Collected data entries:

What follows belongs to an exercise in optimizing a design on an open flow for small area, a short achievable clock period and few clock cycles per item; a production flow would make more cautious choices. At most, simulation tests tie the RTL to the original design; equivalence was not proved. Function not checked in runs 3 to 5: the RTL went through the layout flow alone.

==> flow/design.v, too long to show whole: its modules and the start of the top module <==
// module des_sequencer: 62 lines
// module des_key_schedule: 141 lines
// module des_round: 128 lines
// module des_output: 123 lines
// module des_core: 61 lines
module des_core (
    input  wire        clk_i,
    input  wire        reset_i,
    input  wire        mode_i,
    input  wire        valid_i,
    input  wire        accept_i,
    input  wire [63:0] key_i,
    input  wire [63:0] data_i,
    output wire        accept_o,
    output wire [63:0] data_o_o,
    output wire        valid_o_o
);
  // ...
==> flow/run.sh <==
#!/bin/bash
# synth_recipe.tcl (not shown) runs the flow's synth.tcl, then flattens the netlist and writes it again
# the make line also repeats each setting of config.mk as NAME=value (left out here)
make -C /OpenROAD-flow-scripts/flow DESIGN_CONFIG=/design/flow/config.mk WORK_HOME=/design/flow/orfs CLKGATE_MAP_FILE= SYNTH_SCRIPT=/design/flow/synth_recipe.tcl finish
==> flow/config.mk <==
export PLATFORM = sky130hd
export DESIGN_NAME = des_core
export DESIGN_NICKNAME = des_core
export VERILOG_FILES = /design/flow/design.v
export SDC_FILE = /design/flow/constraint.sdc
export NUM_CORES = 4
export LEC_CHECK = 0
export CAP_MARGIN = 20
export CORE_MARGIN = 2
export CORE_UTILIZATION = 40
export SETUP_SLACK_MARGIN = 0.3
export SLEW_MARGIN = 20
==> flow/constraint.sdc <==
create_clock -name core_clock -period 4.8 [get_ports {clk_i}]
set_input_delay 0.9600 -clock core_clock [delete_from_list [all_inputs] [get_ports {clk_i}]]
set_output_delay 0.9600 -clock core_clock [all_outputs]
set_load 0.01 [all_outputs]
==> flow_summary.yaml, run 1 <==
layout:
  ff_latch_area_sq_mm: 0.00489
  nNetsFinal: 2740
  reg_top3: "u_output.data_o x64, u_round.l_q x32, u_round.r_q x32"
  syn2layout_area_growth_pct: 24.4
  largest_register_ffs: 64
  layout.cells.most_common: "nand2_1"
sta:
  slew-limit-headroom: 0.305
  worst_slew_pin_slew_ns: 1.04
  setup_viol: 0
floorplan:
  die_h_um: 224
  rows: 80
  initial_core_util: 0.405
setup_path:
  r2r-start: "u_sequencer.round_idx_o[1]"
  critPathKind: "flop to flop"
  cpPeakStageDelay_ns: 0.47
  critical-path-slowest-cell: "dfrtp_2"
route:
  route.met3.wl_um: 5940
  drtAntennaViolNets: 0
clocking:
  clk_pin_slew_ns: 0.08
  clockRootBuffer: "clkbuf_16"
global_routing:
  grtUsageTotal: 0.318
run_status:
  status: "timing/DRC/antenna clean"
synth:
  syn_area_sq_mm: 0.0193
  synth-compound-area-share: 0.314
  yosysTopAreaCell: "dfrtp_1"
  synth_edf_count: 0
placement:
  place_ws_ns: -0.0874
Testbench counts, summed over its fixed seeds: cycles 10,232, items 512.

WHAT IS REQUIRED: With the first line being the one containing "export VERILOG_FILES = /design/flow/design.v" and the last line the one containing "ff_latch_area_sq_mm: 0.00489", transcribe exactly the lines above that fall in that range.

ANSWER TO THIS TASK:
export VERILOG_FILES = /design/flow/design.v
export SDC_FILE = /design/flow/constraint.sdc
export NUM_CORES = 4
export LEC_CHECK = 0
export CAP_MARGIN = 20
export CORE_MARGIN = 2
export CORE_UTILIZATION = 40
export SETUP_SLACK_MARGIN = 0.3
export SLEW_MARGIN = 20
==> flow/constraint.sdc <==
create_clock -name core_clock -period 4.8 [get_ports {clk_i}]
set_input_delay 0.9600 -clock core_clock [delete_from_list [all_inputs] [get_ports {clk_i}]]
set_output_delay 0.9600 -clock core_clock [all_outputs]
set_load 0.01 [all_outputs]
==> flow_summary.yaml, run 1 <==
layout:
  ff_latch_area_sq_mm: 0.00489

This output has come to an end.